Key Takeaways
1. Richard Dennis proved nurture trumps nature in trading success
"Trading was more teachable than I ever imagined. Even though I was the only one who thought it was teachable … it was teachable beyond my wildest imagination."
Nature vs. nurture debate. Richard Dennis, a successful Chicago trader, believed that trading skills could be taught to anyone, while his partner William Eckhardt thought trading success was innate. This disagreement led to the famous Turtle experiment in 1983.
Diverse group of novices. Dennis recruited a group of people with diverse backgrounds, including:
- College graduates from various fields
- A security guard
- A game designer
- An accountant
- A blackjack player
Empirical results. The experiment's success proved Dennis's point that trading skills can be learned, challenging the notion that successful traders are born with special talents or intuition.
2. The Turtle experiment: Teaching novices to become millionaire traders
"Given what the computer can do today—compared with what it could do only a few years ago, I just can't see how any human could possibly compete on a level field with a well-designed computerized set of systems."
Two-week intensive training. Dennis and Eckhardt taught their recruits a complete trading system in just two weeks, covering:
- Market analysis
- Entry and exit rules
- Position sizing
- Risk management
Real money, real stakes. After training, each Turtle was given $1 million of Dennis's money to trade, with a profit-sharing arrangement:
- Turtles kept 15% of profits
- Dennis retained 85%
Remarkable results. Many Turtles achieved extraordinary success, with some making 100% or more per year over four years, proving the effectiveness of the taught system.
3. Core Turtle trading philosophy: Trend following and risk management
"Pure price systems are close enough to the North Pole that any departure tends to bring you farther south."

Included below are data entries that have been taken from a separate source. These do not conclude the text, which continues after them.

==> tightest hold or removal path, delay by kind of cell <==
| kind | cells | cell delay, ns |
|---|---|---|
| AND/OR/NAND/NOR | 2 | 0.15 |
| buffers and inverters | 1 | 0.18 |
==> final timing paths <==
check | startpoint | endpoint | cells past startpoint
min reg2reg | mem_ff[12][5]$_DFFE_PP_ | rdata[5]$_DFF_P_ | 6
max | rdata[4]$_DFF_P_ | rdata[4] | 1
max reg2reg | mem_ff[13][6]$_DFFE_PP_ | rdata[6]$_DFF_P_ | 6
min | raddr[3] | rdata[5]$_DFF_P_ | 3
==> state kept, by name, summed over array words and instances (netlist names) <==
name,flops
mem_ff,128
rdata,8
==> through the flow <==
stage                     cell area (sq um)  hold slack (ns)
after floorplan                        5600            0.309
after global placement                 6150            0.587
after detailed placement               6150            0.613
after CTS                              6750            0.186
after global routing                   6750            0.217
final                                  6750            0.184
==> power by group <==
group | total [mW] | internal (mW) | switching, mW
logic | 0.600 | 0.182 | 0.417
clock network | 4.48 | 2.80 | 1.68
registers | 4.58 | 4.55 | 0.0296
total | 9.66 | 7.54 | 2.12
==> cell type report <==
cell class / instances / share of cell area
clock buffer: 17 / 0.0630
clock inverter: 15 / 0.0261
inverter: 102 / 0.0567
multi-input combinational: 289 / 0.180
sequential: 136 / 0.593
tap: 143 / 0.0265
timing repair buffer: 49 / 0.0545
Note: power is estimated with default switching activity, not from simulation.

Trend following strategy. The Turtles were taught to:
- Identify and follow market trends
- Enter positions when prices broke out of recent ranges
- Hold positions as long as the trend continued
- Exit when the trend reversed
Risk management focus. Key principles included:
- Limiting position sizes based on market volatility
- Using stop-loss orders to limit potential losses
- Diversifying across multiple markets
- Adjusting position sizes based on account equity
Objective decision-making. Turtles were trained to:
- Rely on price action rather than fundamental analysis or news
- Follow rules consistently, avoiding emotional decision-making
- Accept losses as part of the trading process
4. Turtle trading rules: Simple yet powerful systematic approach
"The single hardest thing I have to do to make people understand how I trade is to convince them how wrong I can be about things, how much of a guess it is."

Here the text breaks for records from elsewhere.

--- src/sv/lphd_pkg.sv ---
// Shared constants, types and the home-slot function of the linear-probe dictionary.
`default_nettype none
package lphd_pkg;

   localparam int SLOT_COUNT = 26;
   localparam int SLOT_BITS  = $clog2(SLOT_COUNT);
   localparam int KEY_BITS   = 64;
   localparam int VALUE_BITS = 64;
   localparam int ENTRY_BITS = KEY_BITS + VALUE_BITS;
   localparam int CSR_ADDR_BITS = 3;
   localparam int CSR_DATA_BITS = 32;

   typedef logic [SLOT_BITS-1:0] slot_type;

   localparam slot_type LAST_SLOT = slot_type'(SLOT_COUNT - 1);

   // request codes
   localparam logic [1:0] REQ_INSERT = 2'd0;
   localparam logic [1:0] REQ_SEARCH = 2'd1;
   localparam logic [1:0] REQ_DELETE = 2'd2;

   // response status codes
   localparam logic [1:0] STATUS_DONE = 2'd0;
   localparam logic [1:0] STATUS_MISS = 2'd1;
   localparam logic [1:0] STATUS_FULL = 2'd2;

   // data bit index of replace_mode within register 0; the mode sits in data bit 0
   localparam int CSR_REPLACE_MODE = 0;

   localparam logic [7:0] LOWER_A      = 8'd97;
   localparam logic [7:0] UPPER_A      = 8'd65;
   localparam logic [7:0] LETTER_COUNT = 8'd26;
   // floor(c/26) == (c*79) >> 11 for every 8-bit c
   localparam logic [14:0] RECIP_26    = 15'd79;
   localparam int          RECIP_SHIFT = 11;

   typedef struct packed {
      logic                  we;
      slot_type              waddr;
      logic [ENTRY_BITS-1:0] wdata;
      slot_type              raddr;
   } ram_port_type;

   function automatic slot_type home_of(input logic [7:0] c);
      logic [14:0] prod;
      logic [7:0]  quot;
      logic [7:0]  rem;
      prod = 15'(c) * RECIP_26;
      quot = 8'(prod >> RECIP_SHIFT);
      rem  = c - 8'(quot * LETTER_COUNT);
      if (c >= LOWER_A && c < LOWER_A + LETTER_COUNT) begin
         home_of = slot_type'(c - LOWER_A);
      end else if (c >= UPPER_A && c < UPPER_A + LETTER_COUNT) begin
         home_of = slot_type'(c - UPPER_A);
      end else begin
         home_of = slot_type'(rem);
      end
   endfunction

   function automatic slot_type next_slot(input slot_type s);
      next_slot = (s == LAST_SLOT) ? '0 : slot_type'(s + 1'b1);
   endfunction

endpackage
`default_nettype wire

--- src/sv/lphd_ctrl.sv ---
// Probe sequencer: slot occupancy bits, insert/search/delete scans and the response register.
`default_nettype none
module lphd_ctrl (
   input  wire logic                             clock,
   input  wire logic                             reset,
   input  wire logic                             replace_mode,
   input  wire logic                             req_valid,
   output logic                                  req_ready,
   input  wire logic [1:0]                       req_type,
   input  wire logic [lphd_pkg::KEY_BITS-1:0]    req_key,
   input  wire logic [lphd_pkg::VALUE_BITS-1:0]  req_value,
   output logic                                  rsp_valid,
   input  wire logic                             rsp_ready,
   output logic [1:0]                            rsp_status,
   output logic [lphd_pkg::VALUE_BITS-1:0]       rsp_found_value,
   output logic [lphd_pkg::SLOT_BITS-1:0]        rsp_slot_index,
   output lphd_pkg::ram_port_type                ram_port,
   input  wire logic [lphd_pkg::ENTRY_BITS-1:0]  ram_rdata
);
   import lphd_pkg::*;

   localparam logic [2:0] S_IDLE = 3'd0;
   localparam logic [2:0] S_ICHK = 3'd1;
   localparam logic [2:0] S_FREE = 3'd2;
   localparam logic [2:0] S_SRCH = 3'd3;
   localparam logic [2:0] S_RESP = 3'd4;

   localparam slot_type DISP_LAST = slot_type'(SLOT_COUNT - 2);
   localparam slot_type SCAN_END  = slot_type'(SLOT_COUNT);

   logic [2:0]            state_ff, state_in;
   logic [1:0]            op_ff, op_in;
   logic [KEY_BITS-1:0]   key_ff, key_in;
   logic [VALUE_BITS-1:0] val_ff, val_in;
   slot_type              home_ff, home_in;
   slot_type              slot_ff, slot_in;
   slot_type              cnt_ff, cnt_in;
   logic                  disp_ff, disp_in;
   logic                  cmp_valid_ff, cmp_valid_in;
   slot_type              cmp_slot_ff, cmp_slot_in;
   logic                  cmp_used_ff, cmp_used_in;
   logic                  cmp_last_ff, cmp_last_in;
   logic [SLOT_COUNT-1:0] used_ff, used_in;
   logic [1:0]            res_status_ff, res_status_in;
   logic [VALUE_BITS-1:0] res_value_ff, res_value_in;
   slot_type              res_idx_ff, res_idx_in;
   logic                  rsp_valid_ff, rsp_valid_in;
   logic [1:0]            rsp_status_ff, rsp_status_in;
   logic [VALUE_BITS-1:0] rsp_value_ff, rsp_value_in;
   slot_type              rsp_idx_ff, rsp_idx_in;

   logic [KEY_BITS-1:0]   rd_key;
   logic [VALUE_BITS-1:0] rd_val;
   slot_type              req_home;
   slot_type              rd_home;
   logic                  issuing;

   assign rd_key   = ram_rdata[ENTRY_BITS-1 -: KEY_BITS];
   assign rd_val   = ram_rdata[VALUE_BITS-1:0];
   assign req_home = home_of(req_key[KEY_BITS-1 -: 8]);
   assign rd_home  = home_of(rd_key[KEY_BITS-1 -: 8]);
   assign issuing  = (cnt_ff != SCAN_END);

   assign req_ready       = (state_ff == S_IDLE);
   assign rsp_valid       = rsp_valid_ff;
   assign rsp_status      = rsp_status_ff;
   assign rsp_found_value = rsp_value_ff;
   assign rsp_slot_index  = rsp_idx_ff;

   always_comb begin
      state_in      = state_ff;
      op_in         = op_ff;
      key_in        = key_ff;
      val_in        = val_ff;
      home_in       = home_ff;
      slot_in       = slot_ff;
      cnt_in        = cnt_ff;
      disp_in       = disp_ff;
      cmp_valid_in  = 1'b0;
      cmp_slot_in   = cmp_slot_ff;
      cmp_used_in   = cmp_used_ff;
      cmp_last_in   = cmp_last_ff;
      used_in       = used_ff;
      res_status_in = res_status_ff;
      res_value_in  = res_value_ff;
      res_idx_in    = res_idx_ff;
      rsp_valid_in  = rsp_valid_ff && !rsp_ready;
      rsp_status_in = rsp_status_ff;
      rsp_value_in  = rsp_value_ff;
      rsp_idx_in    = rsp_idx_ff;
      ram_port.we    = 1'b0;
      ram_port.waddr = slot_ff;
      ram_port.wdata = {key_ff, val_ff};
      ram_port.raddr = slot_ff;

      unique case (state_ff)
         S_IDLE: begin
            ram_port.raddr = req_home;
            if (req_valid) begin
               op_in   = req_type;
               key_in  = req_key;
               val_in  = req_value;
               home_in = req_home;
               slot_in = req_home;
               cnt_in  = '0;
               unique case (req_type)
                  REQ_INSERT: state_in = S_ICHK;
                  REQ_SEARCH, REQ_DELETE: state_in = S_SRCH;
                  default: begin
                     res_status_in = STATUS_MISS;
                     res_value_in  = '0;
                     res_idx_in    = '0;
                     state_in      = S_RESP;
                  end
               endcase
            end
         end
         S_ICHK: begin
            // home entry is on the read port now
            cnt_in   = '0;
            state_in = S_FREE;
            if (replace_mode && used_ff[home_ff] && rd_home != home_ff) begin
               ram_port.we    = 1'b1;
               ram_port.waddr = home_ff;
               key_in  = rd_key;
               val_in  = rd_val;
               slot_in = next_slot(home_ff);
               disp_in = 1'b1;
            end else begin
               slot_in = home_ff;
               disp_in = 1'b0;
            end
         end
         S_FREE: begin
            if (!used_ff[slot_ff]) begin
               ram_port.we       = 1'b1;
               ram_port.waddr    = slot_ff;
               used_in[slot_ff]  = 1'b1;
               res_status_in     = STATUS_DONE;
               res_value_in      = '0;
               res_idx_in        = disp_ff ? home_ff : slot_ff;
               state_in          = S_RESP;
            end else if (cnt_ff == (disp_ff ? DISP_LAST : LAST_SLOT)) begin
               res_status_in = STATUS_FULL;
               res_value_in  = '0;
               res_idx_in    = disp_ff ? home_ff : '0;
               state_in      = S_RESP;
            end else begin
               slot_in = next_slot(slot_ff);
               cnt_in  = slot_type'(cnt_ff + 1'b1);
            end
         end
         S_SRCH: begin
            // read issued here is compared in the following cycle
            cmp_valid_in = issuing;
            cmp_slot_in  = slot_ff;
            cmp_used_in  = used_ff[slot_ff];
            cmp_last_in  = (cnt_ff == LAST_SLOT);
            if (issuing) begin
               slot_in = next_slot(slot_ff);
               cnt_in  = slot_type'(cnt_ff + 1'b1);
            end
            if (cmp_valid_ff && cmp_used_ff && rd_key == key_ff) begin
               res_status_in = STATUS_DONE;
               res_idx_in    = cmp_slot_ff;
               res_value_in  = (op_ff == REQ_SEARCH) ? rd_val : '0;
               if (op_ff == REQ_DELETE) begin
                  used_in[cmp_slot_ff] = 1'b0;
               end
               cmp_valid_in = 1'b0;
               state_in     = S_RESP;
            end else if (cmp_valid_ff && cmp_last_ff) begin
               res_status_in = STATUS_MISS;
               res_idx_in    = '0;
               res_value_in  = '0;
               cmp_valid_in  = 1'b0;
               state_in      = S_RESP;
            end
         end
         S_RESP: begin
            if (!rsp_valid_ff || rsp_ready) begin
               rsp_valid_in  = 1'b1;
               rsp_status_in = res_status_ff;
               rsp_value_in  = res_value_ff;
               rsp_idx_in    = res_idx_ff;
               state_in      = S_IDLE;
            end
         end
         default: state_in = S_IDLE;
      endcase
   end

   always_ff @(posedge clock) begin
      if (reset) begin
         state_ff     <= S_IDLE;
         used_ff      <= '0;
         rsp_valid_ff <= 1'b0;
         cmp_valid_ff <= 1'b0;
      end else begin
         state_ff     <= state_in;
         used_ff      <= used_in;
         rsp_valid_ff <= rsp_valid_in;
         cmp_valid_ff <= cmp_valid_in;
      end
   end

   always_ff @(posedge clock) begin
      op_ff         <= op_in;
      key_ff        <= key_in;
      val_ff        <= val_in;
      home_ff       <= home_in;
      slot_ff       <= slot_in;
      cnt_ff        <= cnt_in;
      disp_ff       <= disp_in;
      cmp_slot_ff   <= cmp_slot_in;
      cmp_used_ff   <= cmp_used_in;
      cmp_last_ff   <= cmp_last_in;
      res_status_ff <= res_status_in;
      res_value_ff  <= res_value_in;
      res_idx_ff    <= res_idx_in;
      rsp_status_ff <= rsp_status_in;
      rsp_value_ff  <= rsp_value_in;
      rsp_idx_ff    <= rsp_idx_in;
   end

endmodule
`default_nettype wire

--- config.mk ---
export PLATFORM = sky130hd
export DESIGN_NAME = lphd_ctrl
export DESIGN_NICKNAME = d
export VERILOG_FILES = /design/src/sv/lphd_pkg.sv /design/src/sv/lphd_ctrl.sv
export SDC_FILE = /design/constraint.sdc
export NUM_CORES = 1
export LEC_CHECK = 0
export BUFFER_PORTS_ARGS = -buffer_cell sky130_fd_sc_hd__buf_2
export CAP_MARGIN = 30
export CORE_ASPECT_RATIO = 1.2
export CORE_MARGIN = 1.5
export CORE_UTILIZATION = 23
export CTS_CLUSTER_DIAMETER = 80
export DETAILED_ROUTE_END_ITERATION = 6
export GPL_TIMING_DRIVEN = 0
export HOLD_SLACK_MARGIN = 0.08
export SYNTH_ARGS = -nofsm -noshare
export SYNTH_HDL_FRONTEND = slang
export SYNTH_SLANG_ARGS = --single-unit
--- constraint.sdc ---
create_clock -name clock -period 17.9 [get_ports clock]
set_input_delay 1.79 -clock clock [delete_from_list [all_inputs] [get_ports clock]]
set_output_delay 1.79 -clock clock [all_outputs]
set_load 0.05 [all_outputs]
# After elaboration in Yosys (flattened, before gate mapping)
# Index checks and enable logic that the tools add are counted.
[word_totals] input_bits=263 wordCells=183 out_inout_bits=212 reg_bits=326
[classes] mux=75 multipliers=4 n_eq_ne=27 order_cmp=13 bitwise_logic=4 reduce_logical=31 add_sub_neg=9
[ops] cell="64-bit 2-to-1 mux" count=11
[ops] cell="64-bit one-hot mux with 2 select lines" count=2
[ops] cell="64-bit one-hot mux with 3 select lines" count=1
[ops] cell="5-bit 2-to-1 mux" count=24
[ops] cell="26-bit 2-to-1 mux" count=3
[ops] cell="64-bit equality test" count=1
[ops] cell="26-bit one-hot mux with 2 select lines" count=1
[ops] cell="5-bit one-hot mux with 4 select lines" count=2
[ops] cell="8-bit by 7-bit >= comparator with 1-bit output (second input constant)" count=4
[ops] cell="8-bit by 7-bit less-than comparator with 1-bit output (second input constant)" count=4
[ops] cell="8-bit by 7-bit multiplier with 15-bit output (second input constant)" count=2
[ops] cell="26-bit AND" count=1
[ops] cell="26-bit NOT" count=1
[ops] cell="26-bit bitwise OR" count=1
[ops] cell="2-bit inequality test (second input constant)" count=10
[ops] cell="5-bit by 1-bit subtractor with 5-bit output (second input constant)" count=4
[ops] cell="5-bit by 6-bit less-than comparator with 1-bit output (second input constant)" count=3
[ops] cell="3-bit 2-to-1 mux" count=6
[ops] cell="5-bit by 1-bit adder with 5-bit output (second input constant)" count=3
[ops] cell="5-bit equality test (second input constant)" count=3
[ops] cell="3-bit one-hot mux with 5 select lines" count=1
[ops] cell="5-bit one-hot mux with 3 select lines" count=1
[ops] cell="1-bit logical AND" count=12
[ops] cell="2-bit 2-to-1 mux" count=6
[ops] cell="34 further kinds" count=56

# Depth between registers and ports, before layout
# Gate-level depths: netlist (run 1).
[logic_depth] word_depth=9 ltp_mapped=26 mapped_depth_nobuf=26

# Worst setup path before layout (run 1)
# OpenSTA, ideal clock, no wires.
[synth_timing] kind="input port to output port" from="input ram_rdata[125] in the netlist's numbering" to="output ram_port[133] in the netlist's numbering" n_path_buf=0 stages=25 path_slack_ns=8.078 required_time_ns=16.110 arrival_ns=8.032 cell_sequence="inv_1 > fa_1 > inv_1 > ha_1 > inv_1 > fa_1 > fa_1 > inv_1 > ha_1 > o21a_1 > o211ai_1 > o21ai_2 > a21oi_1 > xnor2_1 > ha_1 > inv_1 > ha_1 > a21oi_1 > and3_1 > a311o_1 > o22ai_1 > or4_4 > a211oi_2 > nor4_4 > o21ai_0"
[synth_lines] element="start, declared" line="lphd_ctrl.sv:18" rtl="input wire logic [lphd_pkg::ENTRY_BITS-1:0] ram_rdata"
[synth_lines] element="end, declared" line="lphd_ctrl.sv:17" rtl="output lphd_pkg::ram_port_type ram_port,"

==> results of run 1 <==
layout make-up:
class	count	share of cell area, %
flip-flops and latches	326	42.5
multi-input cells	1058	32.0
repair buffers	487	11.6
well taps	999	5.60
clock buffers	50	4.51
inverters	115	1.93
plain buffers	64	1.08
clock inverters	17	0.723
diodes	3	0.0336
power groups by stage:
stage | clock, mW | sequential, mW | combinational [mW]
global placement | 0 | 1.18 | 1.43
CTS | 0.769 | 1.15 | 1.48
global route | 0.793 | 1.17 | 1.59
detailed placement | 0 | 1.17 | 1.47
finish | 0.744 | 1.15 | 1.47
floorplan | 0 | 1.49 | 0.681
cells in the final DEF (no fill, tap or decap), types with 5 or more instances in the layout:
cell and instances:
o211ai_1 7, inv_1 114, o22ai_1 6, buf_1 6, nor4_1 8, buf_2 477
a21oi_1 41, clkinv_2 7, mux4_2 13, nand2b_1 14, nor2_1 33, xor2_1 40
dfxtp_1 31, o221ai_1 5, a2111oi_0 6, and2_1 74, ha_1 104, a21o_1 5
nand3b_1 5, fa_1 30, mux2_2 5, or2_2 5, nor3_1 11, edfxtp_1 295
nand2_1 416, a22oi_1 11, and3_1 6, xnor2_1 36, nor2b_1 25, o21ai_0 51
mux2i_1 7, clkbuf_1 68, nand4_1 7, clkbuf_16 38, nand3_1 15
sequential cells by signal, summed over array words and instances (netlist names):
| signal | cells |
|---|---|
| used_ff | 26 |
| res_status_ff | 2 |
| key_ff | 64 |
| op_ff | 2 |
| rsp_status | 2 |
| cmp_last_ff | 1 |
| rsp_valid | 1 |
| rsp_found_value | 64 |
| state_ff | 3 |
| cmp_slot_ff | 5 |
| cnt_ff | 5 |
| disp_ff | 1 |
| res_value_ff | 64 |
| home_ff | 5 |
| res_idx_ff | 5 |
| cmp_used_ff | 1 |
| val_ff | 64 |
| rsp_slot_index | 5 |
| cmp_valid_ff | 1 |
| slot_ff | 5 |
path summary, 6_finish.rpt:
| kind | from | end | slack (ps) | depth (start not counted) |
|---|---|---|---|---|
| worst min-delay path | res_value_ff[3] | rsp_found_value[3] | 410 | 0 |
| worst min register to register | res_value_ff[3] | rsp_found_value[3] | 410 | 0 |
| worst max register to register | key_ff[59] | res_value_ff[4] | 13260 | 11 |
| worst max-delay path | ram_rdata[125] | ram_port[137] | 7410 | 27 |
metal layers:
metal / vias up / GRT usage (%)
met5: - / 0
li1: 6436 / -
met1: 6366 / 17.7
met3: 99 / 3.42
met4: 10 / 4.68
met2: 562 / 25.9
through the flow:
step	hold slack, ps	total power [mW]
after global routing	408	3.55
after floorplan	400	2.18
after CTS	402	3.40
after global placement	400	2.62
after detailed placement	405	2.64
final	414	3.36
worst reg2reg max path, cell delays in order (launching register included):
cell and delay [ps]:
edfxtp_1 420, xor2_1 210, buf_4 200, nor4_1 680, nand2_1 320, nor4_1 400
and4_1 290, clkbuf_1 350, and3b_1 240, clkbuf_1 670, clkbuf_1 440, and2_1 260
cell families after synthesis:
kind of cell / synth area share, %
AOI/OAI and AO/OA: 6.61
xor gates and xnor gates: 3.85
adders and majority gates: 11.0
buffers and inverters: 3.90
DFF: 54.9
muxes: 2.58
and+or+nand+nor: 17.2
==> flow_summary_export.csv, run 1 <==
group,metric,value,unit
power_and_ir_drop,ir_worst_vdd,0.132,mV
floorplanning,core.rowCount,109,
finish,final_area,22300,µm²
sta,rsz0062_at_grt,"no",
sta,finalSetupTns,0,ps
routing,first_iter_violations,995,
routing,met1Wirelength,23400,µm
yosys,postSynthRegisterBits,326,
global_routing,wire_length_of_the_first_global_routing_pass,83100,µm
placement,io_buffers,474,
yosys,most_repeated_cell_in_the_gate_level_netlist_after_synthesis,"nand2_1",
yosys,number_of_library_cell_types_mapped_by_synthesis,72,
power_and_ir_drop,leakage_power,9.53,nW
routing,met3WireLength,4580,µm
floorplanning,floorplan.initialDensity,23.3,%
power_and_ir_drop,power.density_cell_area,151,nW/µm²
yosys,synth-async-reset-ratio,0,%
global_routing,grt_overflow_total,0,
power_and_ir_drop,p_comb_share,43.6,%
setup_path,critical_path_start_type,"primary input",
yosys,synthesized_area_per_cell,11.1,µm²
clock_tree,postCtsResizedCells,0,
placement,dp_cells,3048,
yosys,synth.yosys.warnings,0,
routing,detail_route.first_pass.iterations,7,
hold_path,worst_hold_path_type,"flop to flop",
setup_path,critical-path-top-delay-family,"adder cells",
routing,routed_wire_length,58100,µm
power_and_ir_drop,power_report.internal_total,1.91,mW
routing,postRouteAntennaNets,0,
power_and_ir_drop,switching_share_of_power,43.2,%
routing,top_layer,"met5",
sta,report.final.slew_viol_count,0,
sta,worst_clock_skew,16.7,ps
setup_path,criticalPathCategory,"primary input to primary output",
sta,worst_slack_setup_final,7410,ps
yosys,ys_top_cells_by_area,"edfxtp_1 (51%), nand2_1 (9.0%), ha_1 (7.5%)",
routing,met2RoutedLength,28500,µm
routing,drt-vias-per-instance,4.32,
yosys,synth_area,17300,µm²
setup_path,critical_path.endpoint_type,"primary output",
yosys,yosys_most_used_dff,"edfxtp_1",
sta,layout_worst_path_cycle_share,58.6,%
placement,post_dp_hpwl,46000,µm
yosys,number_of_flops_mapped_to_enable_cells_by_yosys,295,
placement,minimum_setup_slack_after_placement,7360,ps
setup_path,worst-path-max-fanout,10,
global_routing,maximum_number_of_pins_on_one_net_before_global_route_repair,64,
clock_tree,cts_clock_pin_slew_for_the_worst_setup_and_hold_paths,60,ps
sta,maxClockFrequency,95.4,MHz
floorplanning,floorplan.die.width,253,µm
floorplanning,core_footprint,74100,µm²
yosys,synth.net_count,1960,
finish,footprint_of_the_flip_flops_and_latches,9480,µm²
clock_tree,cts.sink_count,326,
routing,wire_per_inst,18.6,µm
floorplanning,die-area,76800,µm²
placement,dpl-instance-area,21100,µm²
clock_tree,cts-root-buf,"clkbuf_16",
clock_tree,postCtsSetupBuffers,0,
routing,route.vias.total,13473,
finish,drive_gt1_share,27.4,%
power_and_ir_drop,clock_power_share,22.1,%
setup_path,worst_ep_arrival_time,8700,ps
outcome,failed_checks,"design-rule violations",
clock_tree,cts_hold_buffers,0,
sta,timing.final.setup_violations,0,
clock_tree,numCtsBuffers,37,
finish,area.growth.synth_to_final,29.2,%
clock_tree,clock_latency_reported_for_the_late_side_of_the_worst_skew_pair,550,ps
yosys,number_of_cells_produced_by_synthesis,1563,
yosys,synth.cells.most_frequent,"nand2_1 (416), edfxtp_1 (295), inv_1 (114)",
routing,detail_route.drc_violations,3,
yosys,yosysSeqAreaShare,54.9,%
clock_tree,htree_num_levels,2,
power_and_ir_drop,part_of_the_power_in_registers,34.2,%
finish,final_nets,2486,
finish,postLayoutCoreUtil,30.1,%
global_routing,antenna_found_initial,11,
floorplanning,fp.dieH,303,µm
finish,multi_input_comb_area,7150,µm²
finish,final_cells,3119,
sta,timing.max_slew.rel_slack,39.8,%
yosys,synth_area_leader_cell,"edfxtp_1",
job,drv_cap,0,
floorplanning,floorplan.io_pins,475,
setup_path,crit_buf_inv,7,
sta,fin_hold_viols,0,
sta,timing_worst_slew_pin_value,903,ps
sta,final.min_clock_period,10490,ps
global_routing,global_route.usage.total,14.7,%
setup_path,worst_path_largest_cell_delay,580,ps
clock_tree,maximum_number_of_buffers_from_clock_root_to_sink,3,
power_and_ir_drop,total_switching_power,1.45,mW
clock_tree,tritoncts,"yes",
placement,place_congestion,0.875,
outcome,run_status,"finished, violations left",
finish,fillerInstances,7738,
setup_path,cpMostUsedCell,"inv_1",
setup_path,critical-path-slowest-cell,"fa_1",
global_routing,first_global_vias,13170,
yosys,yosysTopAreaCellShare,51.3,%
setup_path,critPathRequiredTime,16110,ps
(Power assumes the default switching activity.)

Entry and exit rules. Turtles used two main systems:
- System 1: 20-day breakout for entry, 10-day breakout for exit
- System 2: 55-day breakout for entry, 20-day breakout for exit
Position sizing. The "N" concept was used to determine position sizes:
- N = 20-day Average True Range (ATR)
- Position size = 1% of account equity / (N x dollar value per point)
Risk management rules:
- 2% maximum risk per trade
- Pyramid winning positions
- Reduce position sizes during drawdowns
Diversification. Turtles traded a wide range of markets:
- Commodities
- Currencies
- Stock indices
- Bonds
5. Mental toughness and discipline: Key factors in long-term trading success
"To follow the good principles and not let fear, greed and hope interfere with your trading is tough. You're swimming upstream against human nature."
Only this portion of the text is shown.